1. Field of the Invention
This invention generally relates to an integrated circuit (IC) fabrication process and, more particularly, to an MSM device, made with a silicon semiconductor, that acts as a back-to-back Schottky diode.
2. Description of the Related Art
A cross-point memory array is a matrix of memory elements, with electrical contacts arranged along x-axes (i.e., word lines) and along y-axes (i.e., bit lines). In some aspects, a digital value is stored as a memory resistance (high or low). The memory state of a memory cell can be read by supplying a voltage to the word line connected to the selected memory element. The resistance or memory state can be read as an output voltage of the bit line connected to the selected memory cell.
Cross-point resistor memory arrays are prone to read disturbance problems. As part of the read operation, electric current flows from a selected word line, through a selected memory cell, to a bit line. However, current also flows into unselected word lines that happen to cross over the selected bit line. The conduction of current into unselected word lines acts to decrease the output impedance and, hence, reduce the output voltage. To clearly distinguish memory states, the output voltage must be clearly distinguishable.
The undesired flow of current through a resistance memory cell can be addressed through the use of series-connected diodes, since reverse biased diodes are poor conductors. However, this same feature makes a one-diode/one resistor (1D1R) memory difficult to program. Programming voltages cannot be used that reverse bias the diode. Therefore, 1D1R cells are better for suited for unipolar programming. Further, diodes are preferable formed from single crystal silicon, for optimal performance. However, large crystal grains are difficult to form using thin-film deposition processes.
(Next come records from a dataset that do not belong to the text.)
[src/rtl/rtc_timekeeper.sv]
// Time-of-day counter: prescales clk to 1 s ticks, keeps hh:mm:ss, checked load and alarm.
module rtc_timekeeper
    import rtc_pkg::*;
#(
    parameter int unsigned TICKS_PER_SEC = 10,
    parameter int unsigned HRS_MOD       = 12
) (
    input logic              clk,
    input logic              rstn,
    rtc_timekeeper_if.slave  bus
);

    localparam int unsigned CNT_W = $clog2(TICKS_PER_SEC);

    rtc_time_t        ld_t;
    rtc_alarm_t       alm_q;
    logic [CNT_W-1:0] pre_q;
    logic [HRS_W-1:0] hrs_q, nxt_hrs;
    logic [MS_W-1:0]  min_q, nxt_min;
    logic [MS_W-1:0]  sec_q;
    logic             tick, ld_ok, adv;
    logic             sec_wrap, min_wrap, hrs_wrap;
    logic             alm_hit;
    logic             sec_tick_q, day_wrap_q, alarm_q, load_err_q;
    logic             unused_pre;

    // An accepted load overrides a coincident tick, so the time cascade only advances without one.
    assign ld_t  = {bus.ld_hrs, bus.ld_min, bus.ld_sec};
    assign ld_ok = bus.load && time_in_range(ld_t, HRS_MOD);
    assign adv   = tick && !ld_ok;

    // Only the wrap of the prescaler matters outside it.
    assign unused_pre = ^pre_q;

    mod_counter #(.MOD(TICKS_PER_SEC), .W(CNT_W)) u_pre (
        .clk  (clk),
        .rstn (rstn),
        .en   (bus.run),
        .clr  (ld_ok),
        .ld   (1'b0),
        .d    ({CNT_W{1'b0}}),
        .q    (pre_q),
        .wrap (tick)
    );

    mod_counter #(.MOD(SEC_MOD), .W(MS_W)) u_sec (
        .clk  (clk),
        .rstn (rstn),
        .en   (adv),
        .clr  (1'b0),
        .ld   (ld_ok),
        .d    (ld_t.sec),
        .q    (sec_q),
        .wrap (sec_wrap)
    );

    mod_counter #(.MOD(MIN_MOD), .W(MS_W)) u_min (
        .clk  (clk),
        .rstn (rstn),
        .en   (sec_wrap),
        .clr  (1'b0),
        .ld   (ld_ok),
        .d    (ld_t.min),
        .q    (min_q),
        .wrap (min_wrap)
    );

    mod_counter #(.MOD(HRS_MOD), .W(HRS_W)) u_hrs (
        .clk  (clk),
        .rstn (rstn),
        .en   (min_wrap),
        .clr  (1'b0),
        .ld   (ld_ok),
        .d    (ld_t.hrs),
        .q    (hrs_q),
        .wrap (hrs_wrap)
    );

    // Alarm compares against the time this tick is about to produce (seconds become 00).
    assign nxt_min = min_wrap ? MS_W'(0)  : (sec_wrap ? min_q + MS_W'(1)  : min_q);
    assign nxt_hrs = hrs_wrap ? HRS_W'(0) : (min_wrap ? hrs_q + HRS_W'(1) : hrs_q);
    assign alm_hit = bus.alm_en && sec_wrap && (nxt_hrs == alm_q.hrs) && (nxt_min == alm_q.min);

    always_ff @(posedge clk) begin
        if (!rstn) begin
            alm_q      <= '0;
            sec_tick_q <= 1'b0;
            day_wrap_q <= 1'b0;
            alarm_q    <= 1'b0;
            load_err_q <= 1'b0;
        end else begin
            if (bus.alm_wr) begin
                alm_q <= '{hrs: bus.alm_hrs, min: bus.alm_min};
            end
            sec_tick_q <= adv;
            day_wrap_q <= hrs_wrap;
            alarm_q    <= alm_hit;
            load_err_q <= bus.load && !ld_ok;
        end
    end

    assign bus.hrs      = hrs_q;
    assign bus.min      = min_q;
    assign bus.sec      = sec_q;
    assign bus.sec_tick = sec_tick_q;
    assign bus.day_wrap = day_wrap_q;
    assign bus.alarm    = alarm_q;
    assign bus.load_err = load_err_q;

endmodule

[src/flat_wrapper.sv]
// flat-port wrapper written by rule: the top's interface ports become plain ports
module rtc_timekeeper_flat import rtc_pkg::*;
#(
    parameter int unsigned TICKS_PER_SEC = 10,
    parameter int unsigned HRS_MOD       = 12
)
  (clk, rstn, bus_run, bus_load, bus_ld_hrs, bus_ld_min, bus_ld_sec, bus_alm_wr, bus_alm_hrs, bus_alm_min, bus_alm_en, bus_hrs, bus_min, bus_sec, bus_sec_tick, bus_day_wrap, bus_alarm, bus_load_err);
  rtc_timekeeper_if bus_i ();
  input logic clk;
  input logic rstn;
  input wire logic [$bits(bus_i.run)-1:0] bus_run;
  input wire logic [$bits(bus_i.load)-1:0] bus_load;
  input wire logic [$bits(bus_i.ld_hrs)-1:0] bus_ld_hrs;
  input wire logic [$bits(bus_i.ld_min)-1:0] bus_ld_min;
  input wire logic [$bits(bus_i.ld_sec)-1:0] bus_ld_sec;
  input wire logic [$bits(bus_i.alm_wr)-1:0] bus_alm_wr;
  input wire logic [$bits(bus_i.alm_hrs)-1:0] bus_alm_hrs;
  input wire logic [$bits(bus_i.alm_min)-1:0] bus_alm_min;
  input wire logic [$bits(bus_i.alm_en)-1:0] bus_alm_en;
  output wire logic [$bits(bus_i.hrs)-1:0] bus_hrs;
  output wire logic [$bits(bus_i.min)-1:0] bus_min;
  output wire logic [$bits(bus_i.sec)-1:0] bus_sec;
  output wire logic [$bits(bus_i.sec_tick)-1:0] bus_sec_tick;
  output wire logic [$bits(bus_i.day_wrap)-1:0] bus_day_wrap;
  output wire logic [$bits(bus_i.alarm)-1:0] bus_alarm;
  output wire logic [$bits(bus_i.load_err)-1:0] bus_load_err;
  assign bus_i.run = bus_run;
  assign bus_i.load = bus_load;
  assign bus_i.ld_hrs = bus_ld_hrs;
  assign bus_i.ld_min = bus_ld_min;
  assign bus_i.ld_sec = bus_ld_sec;
  assign bus_i.alm_wr = bus_alm_wr;
  assign bus_i.alm_hrs = bus_alm_hrs;
  assign bus_i.alm_min = bus_alm_min;
  assign bus_i.alm_en = bus_alm_en;
  assign bus_hrs = bus_i.hrs;
  assign bus_min = bus_i.min;
  assign bus_sec = bus_i.sec;
  assign bus_sec_tick = bus_i.sec_tick;
  assign bus_day_wrap = bus_i.day_wrap;
  assign bus_alarm = bus_i.alarm;
  assign bus_load_err = bus_i.load_err;
  rtc_timekeeper #(.TICKS_PER_SEC(TICKS_PER_SEC), .HRS_MOD(HRS_MOD)) u_core (.clk(clk), .rstn(rstn), .bus(bus_i));
endmodule
[config.mk]
export PLATFORM = sky130hd
export DESIGN_NAME = rtc_timekeeper_flat
export DESIGN_NICKNAME = d
export VERILOG_FILES = /design/src/rtl/rtc_pkg.sv /design/src/rtl/rtc_timekeeper_if.sv /design/src/rtl/mod_counter.sv /design/src/rtl/rtc_timekeeper.sv /design/src/flat_wrapper.sv
export SDC_FILE = /design/constraint.sdc
export NUM_CORES = 1
export LEC_CHECK = 0
export BUFFER_PORTS_ARGS = -buffer_cell sky130_fd_sc_hd__buf_4
export CAP_MARGIN = 20
export CELL_PAD_IN_SITES_DETAIL_PLACEMENT = 0
export CELL_PAD_IN_SITES_GLOBAL_PLACEMENT = 1
export CORE_ASPECT_RATIO = 0.6
export CORE_MARGIN = 2
export CORE_UTILIZATION = 37
export CTS_CLUSTER_DIAMETER = 120
export DETAILED_ROUTE_END_ITERATION = 8
export MAX_ROUTING_LAYER = met4
export PLACE_DENSITY = 0.83
export SYNTH_ARGS = -nofsm -noshare
export SYNTH_HDL_FRONTEND = slang
export SYNTH_SLANG_ARGS = --single-unit
[constraint.sdc]
create_clock -name clk -period 3 [get_ports clk]
set_clock_uncertainty 0.2 [all_clocks]
set_input_delay 0.15 -clock clk [delete_from_list [all_inputs] [get_ports clk]]
set_output_delay 0.15 -clock clk [all_outputs]
set_load 0.05 [all_outputs]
Many cross-point resistor memory array structures have been proposed in attempts to minimize cross-talk problems during read operations in a large area cross-point resistor memory array. IRID memory cell are well suited for a mono-polarity programming memory array. However, high performance diodes can only be fabricated on single crystal silicon. For multi-layer three-dimensional arrays, the upper layer of a diode is formed by re-crystallization of deposited silicon, and the resulting diode usually exhibits poor electrical properties. In addition, the diode must be formed from a silicon film that is fairly thick.
Rinerson et al., U.S. Pat. No. 6,753,561, have proposed a memory cell of a metal/insulator/metal (MIM) structure in series with a resistor memory. The MIM device is non-conductive at low biases. When the bias voltage is higher than a certain value, the conductivity drastically increases. This voltage is called either the “current rise-up voltage” or “varistor voltage”. The high field generated in response to the MIM high current region is associated with impact ionization. MIM devices are well known to be unstable if subjected to high current density stress. This is due to deep trap states in the insulator and the local avalanche breakdown when a high electric field is applied to the insulator. As a result, the current voltage characteristics are reversible only at relatively low current conditions. Therefore, MIM non-ohmic devices are not suitable for cross-point memory cells, which require a large numbers of programming operations. In addition, Rinerson does not teach specific MIM materials, or how a MIM device is fabricated.
It would be advantageous if a back-to-back Schottky diode device could be easily fabricated at relatively low temperatures that was highly conductive when forward biased, poorly conductive when reversed biased at relatively low voltages, but highly conductive when reversed biased at higher voltages.
It would be advantageous if the above-mentioned diode could be fabricated with a resistance memory device, to build 1R1D crosspoint memory arrays that have low leakage current, but are capable of programming using bipolar voltages.